Don't tar and feather me for this, but I actually thought that Spirit Halloween's prices seemed more reasonable this past year compared to those prior and the quality did not seem to be lacking on the majority of the items. I was just happy to have a store carrying a large variety of Halloween merchandise, since many of the retail chains' offerings were incredibly underwhelming.


----------



## Paint It Black (Sep 15, 2011)

I was really glad to have a Spirit store nearby this year because they carried some specific items I needed for projects and couldn't find anywhere else. Their selection was much greater than any other store carrying Halloween. For the stuff I needed, the prices were much cheaper that trying to buy them on eBay or Amazon. The only thing was, our Spirit store opened almost too late for me. Some of the others opened quite a bit earlier than the one by me.


----------



## osenator (Nov 3, 2009)

I am a huge Spirit fan. We never had real Halloween stores in Ottawa before they showed up 5 years ago. I think they are the best in the stores we get here. I always manage to score some amazing deals there too, like my hanging vampires for only 22$ and such. I do buy sometimes some props full price (with the 20% off coupons) when I know I NEED to get it, like Dead Teddy. I love him. THANK YOU, SPIRIT!


----------



## Shockwave199 (Jan 18, 2007)

It becomes obvious when you look at my channel that I am a big SH fan, and I'm a sucker for animated props. I spent a lot for 2012, but I saved a lot too- upwards of 200 bucks. Shop smart! The only regret is no one saw my new additions because of the hurricane. But I'm ahead for this year!


----------



## Diaval (Oct 19, 2009)

Hello Shockwave (and everyone else too),

Long Time, no speak! Well, it is that time of year again...July. Its time to think about Halloween and thus I'm BACK! How have you been?



Shockwave199 said:


> It becomes obvious when you look at my channel that I am a big SH fan, and I'm a sucker for animated props. I spent a lot for 2012, but I saved a lot too- upwards of 200 bucks. Shop smart! The only regret is no one saw my new additions because of the hurricane. But I'm ahead for this year!

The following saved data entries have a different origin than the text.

$ cat src/rtl/pipe_ctrl_pkg.sv
// Shared definitions for the pipeline sequencing controller: FSM encodings
// and stage indices used to address per-stage stall/flush vectors.
package pipe_ctrl_pkg;

  localparam int ST_W = 2;

  typedef enum logic [ST_W-1:0] {
    ST_RUN   = 2'b00,
    ST_DRAIN = 2'b01,
    ST_FLUSH = 2'b10
  } ctrl_state_e;

  localparam int STAGE_F = 0;
  localparam int STAGE_D = 1;
  localparam int STAGE_E = 2;
  localparam int STAGE_M = 3;
  localparam int STAGE_W = 4;
  localparam int NUM_STAGES = 5;

endpackage

$ cat src/rtl/flopr.sv
// Resettable flip-flop bank; asynchronous active-high reset to zero.
module flopr #(
  parameter int WIDTH = 8
) (
  input  logic             clk,
  input  logic             rst,
  input  logic [WIDTH-1:0] d,
  output logic [WIDTH-1:0] q
);

  always_ff @(posedge clk or posedge rst) begin
    if (rst) q <= '0;
    else     q <= d;
  end

endmodule

$ cat src/rtl/stall_counter.sv
// Free-running stall-cycle counter; wraps naturally at its width.
module stall_counter #(
  parameter int CNT_W = 32
) (
  input  logic             clk,
  input  logic             rst,
  input  logic             inc,
  output logic [CNT_W-1:0] cnt
);

  logic [CNT_W-1:0] cnt_q, cnt_d;

  always_comb begin
    cnt_d = cnt_q;
    if (inc) cnt_d = cnt_q + 1'b1;
  end

  always_ff @(posedge clk or posedge rst) begin
    if (rst) cnt_q <= '0;
    else     cnt_q <= cnt_d;
  end

  assign cnt = cnt_q;

endmodule

$ cat src/rtl/pipe_stall_ctrl.sv
// Stall/flush sequencing for the 5-stage core; exception flushes wait for
// outstanding sram-like transactions. Stall counter built only with PIPE_STALL_CNT_EN.
module pipe_stall_ctrl
  import pipe_ctrl_pkg::*;
#(
  parameter int CNT_W = 32
) (
  input  logic             clk,
  input  logic             rst,
  input  logic             inst_busy,
  input  logic             data_busy,
  input  logic             div_busy,
  input  logic             lw_hazard_d,
  input  logic             excep_m,
  output logic             stall_f,
  output logic             stall_d,
  output logic             stall_e,
  output logic             stall_m,
  output logic             stall_w,
  output logic             flush_d,
  output logic             flush_e,
  output logic             flush_m,
  output logic             flush_w,
  output logic             redirect_f,
  output logic [1:0]       ctrl_state,
  output logic [CNT_W-1:0] stall_cnt
);

  logic [ST_W-1:0]            state_q;
  ctrl_state_e                state_d;
  logic                       mem_busy;
  logic                       flush_ev;
  logic [NUM_STAGES-1:0]      stall_v;
  logic [STAGE_W:STAGE_D]     flush_v;
  logic                       redirect;

  flopr #(.WIDTH(ST_W)) u_state (
    .clk (clk),
    .rst (rst),
    .d   (state_d),
    .q   (state_q)
  );

  always_comb begin
    mem_busy = inst_busy | data_busy;
    state_d  = ST_RUN;
    stall_v  = '0;
    flush_v  = '0;
    redirect = 1'b0;

    // 2'b11 falls to default and recovers to RUN
    case (state_q)
      ST_RUN:   if (excep_m && mem_busy) state_d = ST_DRAIN;
      ST_DRAIN: state_d = mem_busy ? ST_DRAIN : ST_FLUSH;
      default:  state_d = ST_RUN;
    endcase

    flush_ev = (state_q == ST_FLUSH) ||
               ((state_q == ST_RUN) && excep_m && !mem_busy);

    // Priority chain keeps any flushed register from also being stalled
    if (flush_ev) begin
      flush_v  = '1;
      redirect = 1'b1;
    end else if ((state_q == ST_DRAIN) || mem_busy) begin
      stall_v = '1;
    end else if (div_busy) begin
      stall_v[STAGE_F] = 1'b1;
      stall_v[STAGE_D] = 1'b1;
      stall_v[STAGE_E] = 1'b1;
      flush_v[STAGE_M] = 1'b1;
    end else if (lw_hazard_d) begin
      stall_v[STAGE_F] = 1'b1;
      stall_v[STAGE_D] = 1'b1;
      flush_v[STAGE_E] = 1'b1;
    end
  end

  assign stall_f    = stall_v[STAGE_F] & ~rst;
  assign stall_d    = stall_v[STAGE_D] & ~rst;
  assign stall_e    = stall_v[STAGE_E] & ~rst;
  assign stall_m    = stall_v[STAGE_M] & ~rst;
  assign stall_w    = stall_v[STAGE_W] & ~rst;
  assign flush_d    = flush_v[STAGE_D] & ~rst;
  assign flush_e    = flush_v[STAGE_E] & ~rst;
  assign flush_m    = flush_v[STAGE_M] & ~rst;
  assign flush_w    = flush_v[STAGE_W] & ~rst;
  assign redirect_f = redirect & ~rst;
  assign ctrl_state = state_q;

`ifdef PIPE_STALL_CNT_EN
  stall_counter #(.CNT_W(CNT_W)) u_stall_cnt (
    .clk (clk),
    .rst (rst),
    .inc (stall_f),
    .cnt (stall_cnt)
  );
`else
  assign stall_cnt = '0;
`endif

endmodule

$ cat config.mk
export PLATFORM = sky130hd
export DESIGN_NAME = pipe_stall_ctrl
export DESIGN_NICKNAME = d
export VERILOG_FILES = /design/src/rtl/pipe_ctrl_pkg.sv /design/src/rtl/flopr.sv /design/src/rtl/stall_counter.sv /design/src/rtl/pipe_stall_ctrl.sv
export SDC_FILE = /design/constraint.sdc
export NUM_CORES = 1
export LEC_CHECK = 0
export CAP_MARGIN = 20
export CORE_MARGIN = 2
export CORE_UTILIZATION = 28
export DETAILED_ROUTE_END_ITERATION = 16
export GPL_TIMING_DRIVEN = 0
export PLACE_DENSITY = 0.83
export SYNTH_ARGS = -nofsm -noshare
export SYNTH_HDL_FRONTEND = slang
export SYNTH_SLANG_ARGS = --single-unit
$ cat constraint.sdc
create_clock -name clk -period 4.05 [get_ports clk]
set_input_delay 0.81 -clock clk [delete_from_list [all_inputs] [get_ports clk]]
set_output_delay 0.81 -clock clk [all_outputs]
set_load 0.01 [all_outputs]
==> results of run 1 <==
[how the worst max path moves through the flow]
stage,from,endpoint,depth (start not counted)
final,data_busy,stall_f,6
after global routing,data_busy,stall_f,6
after CTS,data_busy,stall_f,6
after detailed placement,data_busy,stall_f,6
after global placement,data_busy,stall_f,6
after floorplan,data_busy,stall_f,4
[cell usage after synthesis]
| cell | number | area share, % |
|---|---|---|
| sky130_fd_sc_hd__o22ai_1 | 1 | 1.4 |
| sky130_fd_sc_hd__nor3_1 | 2 | 2.2 |
| sky130_fd_sc_hd__and2b_1 | 1 | 1.7 |
| sky130_fd_sc_hd__buf_4 | 36 | 61 |
| sky130_fd_sc_hd__nor2b_1 | 1 | 1.4 |
| sky130_fd_sc_hd__a31oi_1 | 2 | 2.8 |
| sky130_fd_sc_hd__or2_1 | 1 | 1.4 |
| sky130_fd_sc_hd__or3_4 | 1 | 2.5 |
| sky130_fd_sc_hd__inv_1 | 2 | 1.7 |
| sky130_fd_sc_hd__a21oi_1 | 1 | 1.1 |
| sky130_fd_sc_hd__o211ai_1 | 1 | 1.7 |
| sky130_fd_sc_hd__o211a_1 | 2 | 4.5 |
| sky130_fd_sc_hd__and3_1 | 1 | 1.4 |
| sky130_fd_sc_hd__nand2_1 | 1 | 0.84 |
| sky130_fd_sc_hd__dfrtp_1 | 2 | 11 |
| sky130_fd_sc_hd__nor2_1 | 3 | 2.5 |
| sky130_fd_sc_hd__conb_1 | 1 | 0.84 |
[per-stage QoR]
stage,hold slack [ns],setup slack (ns),utilization (%),power [uW]
4_1_cts,0.527,0.555,52.1,152
3_5_place_dp,0.519,0.558,50.6,107
2_1_floorplan,0.531,1.42,-,80.1
5_1_grt,0.547,0.500,52.1,161
6_report,0.514,0.561,52.1,150
3_3_place_gp,0.508,0.559,50.6,106
[power by group]
part	switching [uW]	total, uW	leakage [uW]	internal [uW]
combinational	35.2	83.4	0.000424	48.2
clock	10.0	42.6	0.0000138	32.6
sequential	2.36	24.3	0.0000252	22.0
[kinds of logic (layout without fill, tap and decap cells)]
group                  after synthesis  after routing
DFF                                  2              2
and+or+nand+nor                     11             11
AOI/OAI and AO/OA                    7              7
buffers and inverters               38             59
other                                1             32
[layout make-up]
| class | instances | share of cell area [%] |
|---|---|---|
| plain buffers | 36 | 34.4 |
| clock buffers | 3 | 2.87 |
| inverters | 2 | 0.957 |
| multi-input cells | 50 | 29.8 |
| flip-flops and latches | 2 | 6.38 |
| well taps | 16 | 2.55 |
| repair buffers | 18 | 23.0 |
[per-layer routing]
| metal | GRT usage (%) | vias to the layer above |
|---|---|---|
| met1 | 8.73 | 156 |
| li1 | - | 231 |
| met4 | 5.45 | 0 |
| met5 | 0 | - |
| met2 | 15.9 | 29 |
| met3 | 2.92 | 0 |
==> summary.md, run 1 <==
Longest individual stage delay on the worst path: 0.46 ns. The area occupied by registers was 50.0 um2; the maximum clock frequency was 287 MHz. The number of buffer cells added on primary ports came out at 18. The worst setup path is launched from a primary input. For this design the static power due to leakage is 0.000463 uW. The synthesized netlist devotes 11.5% of its cell area to compound gates. The first global-routing pass estimated 1280 um of wire. Global routing finished with a remaining overflow of 0.

The fraction of layout instances using a drive strength above 1 works out to 36.0%. The core region is 1510 um2. The CTS sink count was 2. Adding up every negative setup slack in the final design gives 0 ns. The synthesized netlist devotes 0% of its cell area to XOR and XNOR gates. The flow ran to the end, and the final reports show no timing, DRC or antenna violations. The synthesized netlist occupies a cell area of 445 um2. The worst setup path is captured at an output pin. From bottom edge to top edge, the die measures 43.9 um. Type of the worst setup path: in -> out. Post-CTS repair changed the size of 0 cells. The register with the most flip-flops in the layout has 2 of them. Counting both buffers and inverters, the worst setup path holds a total of 3. The startpoint identified for the worst hold timing path is u_state.q[1]. The register clock-pin slew on the reported worst setup and hold paths is 0.03 ns.

The number of hold buffers added after CTS was 0; the via count of the first global-routing pass was 316. After synthesis, the share of cell area in mux cells is 0%. Once placement finished, the instance area stood at 762 um2.

The logs give 154 for the number of filler instances in the final layout and 1930 um2 for the die area. After detailed routing, the wire length on met1 is 280 um. The clock reaches the later pin of the worst-skew pair after 0.22 ns. The library cell contributing the largest single delay on the critical path is sky130_fd_sc_hd__clkdlybuf4s50_1.

Buffers inserted during clock tree synthesis total 3. The multi-input logic area is 234 um2. The buffer count from post-CTS setup fixing was 0; the fraction of the mapped netlist area in simple logic gates was 14.0%.

The root buffer cell is sky130_fd_sc_hd__clkbuf_4. The setup check on the worst reg-to-reg path leaves a slack of 3.29 ns. The data arrival time of the worst path is 2.68 ns.

The maximum buffer depth of the clock tree came out at 2. Most used cell along the critical path: sky130_fd_sc_hd__clkdlybuf4s50_1. The most common cell after layout, fill and taps aside was sky130_fd_sc_hd__buf_4.

Of the available clock period, the critical path in the final layout requires 86.1%. In this run the remaining antenna-violating nets after routing total 0. Including well taps, the total number of placed cells is 124.

After synthesis the netlist holds a flip-flop and latch count of 2. Counting I/O delays and the setup requirement, the final critical path takes 3.49 ns. The total of warnings raised by yosys is 0, and the required time of the worst setup path is 3.24 ns.

For the routability congestion estimate, the log shows 0.646. Synthesis handed over a netlist of 59 instances. The clock arrives with 0.00104 ns of skew. The tool flagged a number of max-cap violations equal to 0.

After floorplanning, the core was divided into 14 placement rows. Average cell area after synthesis: 7.55 um2. Largest family of logic cells by synthesized area: buffers and inverters. Leaving out fill and tap cells, the most frequent cells in the layout are 36 x sky130_fd_sc_hd__buf_4, 32 x sky130_fd_sc_hd__conb_1, 18 x sky130_fd_sc_hd__clkdlybuf4s50_1. Path type of the worst min-delay path: reg -> reg. The depth of the worst hold-timing path came out at 1. Once the floorplan was initialized, standard cells occupied 29.6% of the core. The run gives 11.2% as the sequential element share of the synthesized area. The repair_antennas step left the layout with diodes totalling 0. The power per cell area is 192 nW/um2. Of all nets on the critical path, the largest fanout is 3.

Entering global routing, the biggest net connects 7 pins. The depth of the most critical reg-to-reg path is 2, and the number of failing hold endpoints at the final stage is 0. The tools report the launch point of the worst reg-to-reg path as u_state.q[0]. For this run, the detailed router's first-pass iteration total came to 2. Non-filler instance count after layout: 127. Routed signal wires occupy layers up through met3. The largest registers in the layout are u_state.q x2. The top cell family by delay on the critical path is buffers and inverters. The worst-case IR drop observed on VDD is 0.146 mV. The synthesized netlist devotes 0% of its cell area to adder and majority cells.

The post-detailed-route wirelength per cell was 7.04 um. In the routed design, unresolved DRC markers number 0. TritonCTS built the clock tree. The number of endpoints failing setup at the final stage was 0; the CTS H-tree depth was 1. The max-slew violation total from the final report is 0, and the detailed placement HPWL is 811 um. The run gives 1 as the number of DRC markers after the initial detailed-route iteration. The tools report the global-route usage over all layers as 8.89%. In this run, distinct cell masters in the synthesized netlist total 17.

Endpoint of the worst hold path: u_state.q[1]. The tools report the overall via count from detail_route as 416. In the routed layout, each cell is associated on average with a via count of 3.28. Measured along the x axis, the die boundary spans 43.9 um. The final layout contains routed wiring with a total length of 894 um. Setup repair after global routing left no endpoint under its margin. The routed design uses 459 um of met2 wire. For this run, the post-layout net count is 120. Once layout is done, the placed cells without fillers occupy 785 um2. The endpoint identified for the worst register-to-register timing path is u_state.q[1].

Traced cell by cell, the critical path runs through clkdlybuf4s50_1 > or2_1 > or3_4 > o211a_1 > buf_4 > clkdlybuf4s50_1. The number of antenna violations at the first check in global routing is 0, and the routed wire length on met3 is 153 um. The I/O pin total came out at 51. Ranked by flip-flop count, first place goes to u_state.q.

The area growth from synthesis to layout is 76.1%.
No activity file was read; power rests on OpenSTA's default activity.
==> run 2: changes to the inputs <==
--- a/config.mk
+++ b/config.mk
@@ -6,6 +6,7 @@
 export NUM_CORES = 1
 export LEC_CHECK = 0
 export CAP_MARGIN = 20
+export CORE_ASPECT_RATIO = 0.9
 export CORE_MARGIN = 2
 export CORE_UTILIZATION = 28
 export DETAILED_ROUTE_END_ITERATION = 16
==> run 2 against run 1 <==
Compared with the run above:
- highest routed layer unchanged
- register-to-register slack barely moved
- combinational power barely moved
- cell count fell by 0.79%
- largest power group unchanged
- worst hold slack improved by 0.0023 ns
- final area fell by 0.16%
==> summary.md, run 2 (synthesis results as in run 1) <==
The run finished with clean final reports. Maximum number of pins on one net before global-route repair: 7 (unchanged). The post-detailed-route wirelength per cell is 7.17 um (+1.8%), and the flip-flop count of the largest register after layout is 2 (unchanged). For hold timing, the worst endpoint is u_state.q[1].

The run gives 48.5 uW (+1.9%) as the reported net switching power. The path class of the tightest hold or removal check is reg -> reg. The most common cell after layout, fill and taps aside is sky130_fd_sc_hd__buf_4.

The tools report the startpoint kind of the worst setup timing path as a primary input. The die area was 1930 um2 (about the same); the x dimension of the die was 46.0 um (+4.9%). The logs give 28.8% (+0.5 points) for the power share of the clock group and 123 (-0.81%) for the placed instance count. The switching part of the total power is 32.0% (+0.39 points), and the number of DRC markers after the initial detailed-route iteration is 0 (-1). The worst hold path begins at u_state.q[1]. The register clock-pin slew on the reported worst setup and hold paths works out to 0.03 ns (about the same). The fraction of layout instances using a drive strength above 1 came out at 36.0% (unchanged). The cell sitting at the root of the clock tree is a sky130_fd_sc_hd__clkbuf_4. The area growth from synthesis to layout is 75.8%.

The worst setup skew after layout is 0.00179 ns (+0.000753 ns). The tools report the number of antenna violations at the first check in global routing as 0 (unchanged). The power per cell area was 193 nW/um2 (+0.84%).

The signal on the critical path passes through clkdlybuf4s50_1 > or2_1 > or3_4 > o211a_1 > buf_4 > clkdlybuf4s50_1. Count of TritonRoute iterations in the first routing pass: 1 (-1). The critical path starts at data_busy. u_state.q holds more flip-flops than any other register. The number of endpoints failing setup at the final stage is 0 (unchanged), and the height of the die is 41.8 um (-4.7%). The count of unresolved DRC violations after routing was 0 (unchanged).

The maximum buffer depth of the clock tree was 2 (unchanged); the data arrival time of the worst path was 2.69 ns (about the same). For the required time of the worst setup path, the log shows 3.24 ns (about the same). The slowest stage of the critical path is the sky130_fd_sc_hd__clkdlybuf4s50_1 cell. Setup repair after global routing left no endpoint under its margin. Number of failing hold endpoints at the final stage: 0 (unchanged). The routed via count divided by cell count was 3.37 (+2.7%); the area inside the core boundary was 1460 um2 (-2.8%). The run gives 126 (-0.79%) as the non-filler instance count after layout. The setup TNS was 0 ns (unchanged).

The tools report the launch point of the worst reg-to-reg path as u_state.q[0]. The tools report the leakage component of the power as 0.000463 uW (unchanged). The run gives 0 (unchanged) as the max-slew violation total from the final report. The part of the cycle the worst path needs was 86.4% (+0.24 points). The internal power contribution was 103 uW (+0.11%); the CTS H-tree depth was 1 (unchanged). The final hold slack came out at 0.516 ns (+0.00232 ns). Depth of the most critical reg-to-reg path: 2 (unchanged). In the layout the commonest cells are 36 x sky130_fd_sc_hd__buf_4, 32 x sky130_fd_sc_hd__conb_1, 18 x sky130_fd_sc_hd__clkdlybuf4s50_1. The number of buffer cells added on primary ports works out to 18 (unchanged). The total length of routed wires came out at 903 um (+1.0%). TritonCTS built the clock tree. The run gives 0.22 ns (about the same) as the clock latency at the later pin of the worst-skew pair. The tools report the number of violations of the max-capacitance limit as 0 (unchanged). The endpoint identified for the worst register-to-register timing path is u_state.q[1].

The run gives 295 (-6.6%) as the via count of the first global-routing pass. The top cell family by delay on the critical path is buffers and inverters. The routability congestion estimate was 0.718 (+11%).

The clock period minus final worst setup slack is 3.50 ns (+0.00978 ns), and the peak fanout along the critical path is 3 (unchanged). The type of the worst setup path is in -> out. The post-route antenna net violation count is 0 (unchanged), and the count of buffer and inverter cells on the critical path is 3 (unchanged).

The number of hold buffers added after CTS is 0 (unchanged), and the maximum clock frequency is 286 MHz (-0.28%). The longest individual stage delay on the worst path came out at 0.46 ns (about the same). The sequential cell fraction of total power is 16.0% (-0.2 points), and the number of resized instances in the post-cts repair step is 0 (unchanged). The buffer count from post-CTS setup fixing is 0 (unchanged), and the share of total power in combinational logic is 55.2% (-0.3 points). The depth of the worst hold-timing path was 1 (unchanged). The logs give 1250 um (-2.7%) for the first-pass GRT wire length and 2 (unchanged) for the CTS sink count. The tools report the row count as 13 (-1).

The tools report the global-route usage over all layers as 9.07% (+0.18 points). For the antenna cell count, the log shows 0 (unchanged). The worst vdd rail ir drop was 0.0949 mV (-35%); the overall via count from detail_route was 424 (+1.9%). I/O pin total: 51 (unchanged). STA classifies the critical path endpoint as an output pin.

The register-to-register setup slack was 3.30 ns (about the same). The effective utilization at floorplan came out at 30.4% (+0.86 points). The number of buffers created by CTS was 3 (unchanged). The most used cell along the critical path is sky130_fd_sc_hd__clkdlybuf4s50_1. The logs give 0 (unchanged) for the total overflow reported by the global router and 120 (unchanged) for the count of nets after finishing. The largest registers in the layout are u_state.q x2.
-- run 2: cell counts in the layout (fill, tap and decap cells not counted) --
Identical to the previous run, type by type.
-- run 2: how the worst max path moves through the flow --
| stage | slack [ns] | endpoint | depth (start not counted) |
|---|---|---|---|
| floorplan | 1.42 | stall_f | 4 |
| global placement | 0.56 | stall_f | 6 |
| detailed placement | 0.56 | stall_f | 6 |
| CTS | 0.55 | stall_f | 6 |
| global route | 0.50 | stall_f | 6 |
| finish | 0.55 | stall_f | 6 |
-- run 2: area by class of cell --
class	count	area [um2]
Clock buffer	3	22.5
Timing Repair Buffer	18	180
Fill cell	142	681
Multi-Input combinational cell	50	234
Sequential cell	2	50.0
Inverter	2	7.51
Tap cell	15	18.8
Buffer	36	270
-- run 2: worst register-to-register path, stage by stage (launching register included) --
cell                      delay (ns)
sky130_fd_sc_hd__dfrtp_1        0.39
sky130_fd_sc_hd__inv_1          0.09
sky130_fd_sc_hd__nor3_1         0.18
-- run 2: power groups by stage --
stage / sequential [uW] / combinational, uW / clock, uW
6_report: 24.2 / 83.5 / 43.6
3_5_place_dp: 24.4 / 82.5 / 0
3_3_place_gp: 24.2 / 81.5 / 0
5_1_grt: 24.8 / 90.7 / 48.7
2_1_floorplan: 24.9 / 55.2 / 0
4_1_cts: 24.2 / 82.7 / 46.8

YOU spent alot last year. I had set a budget of $300 and ended up spending twice as much, BUT I am including the scores I obtained from Spirit. I must say that even though I think that Spirit is expensive, they sure have some killer closeout deals. In the end I DID get my Jumping Spider though! 

As you recall, being on Long Island as yourself, I too was affected by the Hurricane and had no power on the big day. Like yourself, I am ahead of the game for this year, BUT even though I said I wasn't going to spend anything, I think I am going to change things up a bit. 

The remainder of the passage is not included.